The biggest problem with the game comes in the platforming action. Like Zelda, The Ant Bully lacks any type of jump button; instead, you run off the edge of the platform and automatically jump. This causes more frustration than anything else, as Lucas rarely likes to grab on to the edge of the platform you are aiming for unless you are pixel-perfect with your jump. Combined with the fact that the items required for the game's many fetch quests are located at the end of platforming puzzles means lots of irritation for very little payoff. The addition of a jump button would have made The Ant Bully a much better game, and its absence is sorely obvious.
The world Lucas has to explore is larger than life and does a very good job giving the player a feel of being ant-sized. Everything in the game is bigger than Lucas, with the exception of the piranha-like predator bugs, which make up for their small stature by swarming the player. Blades of grass, leaves, and flowers tower over Lucas, forming interesting surroundings to explore. Despite the impressive sense of scale, the environment you can explore is repetitive, blocky, and full of identical textures and models, making every level look the same. The character models are amazingly simplistic and poorly rendered, looking more like a first-generation PlayStation 2 game than a last-generation GameCube title. You'll face the same few enemies over and over, sometimes with minor changes in color. After the 90th time fighting the same pill bugs in the same bland environments, you'll wonder what the point is in continuing.
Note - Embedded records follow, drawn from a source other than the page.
**config.mk**
```make
export PLATFORM = sky130hd
export DESIGN_NAME = z80fi_checker_top
export DESIGN_NICKNAME = d
export VERILOG_FILES = /design/src/hdl/z80fi_pkg.sv /design/src/hdl/z80fi_checker_top.sv /design/src/hdl/z80fi_retire_checker.sv /design/src/hdl/z80fi_spec_select.sv /design/src/hdl/z80fi_insn_spec_ld_reg_reg.sv /design/src/hdl/z80fi_insn_spec_shift_reg.sv /design/src/hdl/z80fi_insn_spec_rr_rlc_reg.sv
export SDC_FILE = /design/constraint.sdc
export NUM_CORES = 1
export LEC_CHECK = 0
export BUFFER_PORTS_ARGS = -buffer_cell sky130_fd_sc_hd__buf_2
export CAP_MARGIN = 20
export CORE_ASPECT_RATIO = 0.8
export CORE_MARGIN = 2
export CORE_UTILIZATION = 40
export CTS_BUF_LIST = sky130_fd_sc_hd__clkbuf_8
export DETAILED_ROUTE_END_ITERATION = 10
export PLACE_DENSITY = 0.75
export SLEW_MARGIN = 20
export SYNTH_ARGS = -nofsm -noshare
export SYNTH_HDL_FRONTEND = slang
export SYNTH_SLANG_ARGS = --single-unit
export TNS_END_PERCENT = 50
```
**constraint.sdc**
```tcl
create_clock -name clk -period 11.2 [get_ports clk]
set_clock_uncertainty 0.1 [all_clocks]
set_input_delay 1.12 -clock clk [delete_from_list [all_inputs] [get_ports clk]]
set_output_delay 1.12 -clock clk [all_outputs]
set_load 0.01 [all_outputs]
```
The Ant Bully's audio experience is a very mixed bag. Some of the voice actors from the movie return for the game, including Zach Tyler as the voice of Lucas and Bruce Campbell as Fugax the Scout, both of whom do an excellent job in reprising their roles. Unfortunately, many of the other ants are replaced by sound-alikes who sound particularly dull when compared with Campbell's heartfelt reading. On top of that, the speech skips quite often, and characters will frequently cut each other off in mid-sentence, talk at the same time, or repeat the same phrases over and over again. This is especially noticeable in rescue missions, which can make the already-monotonous missions agonizing. The music, on the other hand, is rather good. No song is particularly memorable, but the background music sets the mood very well and rarely detracts from the gaming experience.
For all of The Ant Bully's flaws, it succeeds in what it set out to do: Provide more time in the film's world for the fans. There were some obvious attempts to bring the game beyond the usual mediocre fare provided by film-to-game adaptations, but the few bright parts are eclipsed by the repetitive gameplay, lackluster graphics and atrocious controls. More frustrating than fun, fans of the movie would be much better off giving The Ant Bully a rental.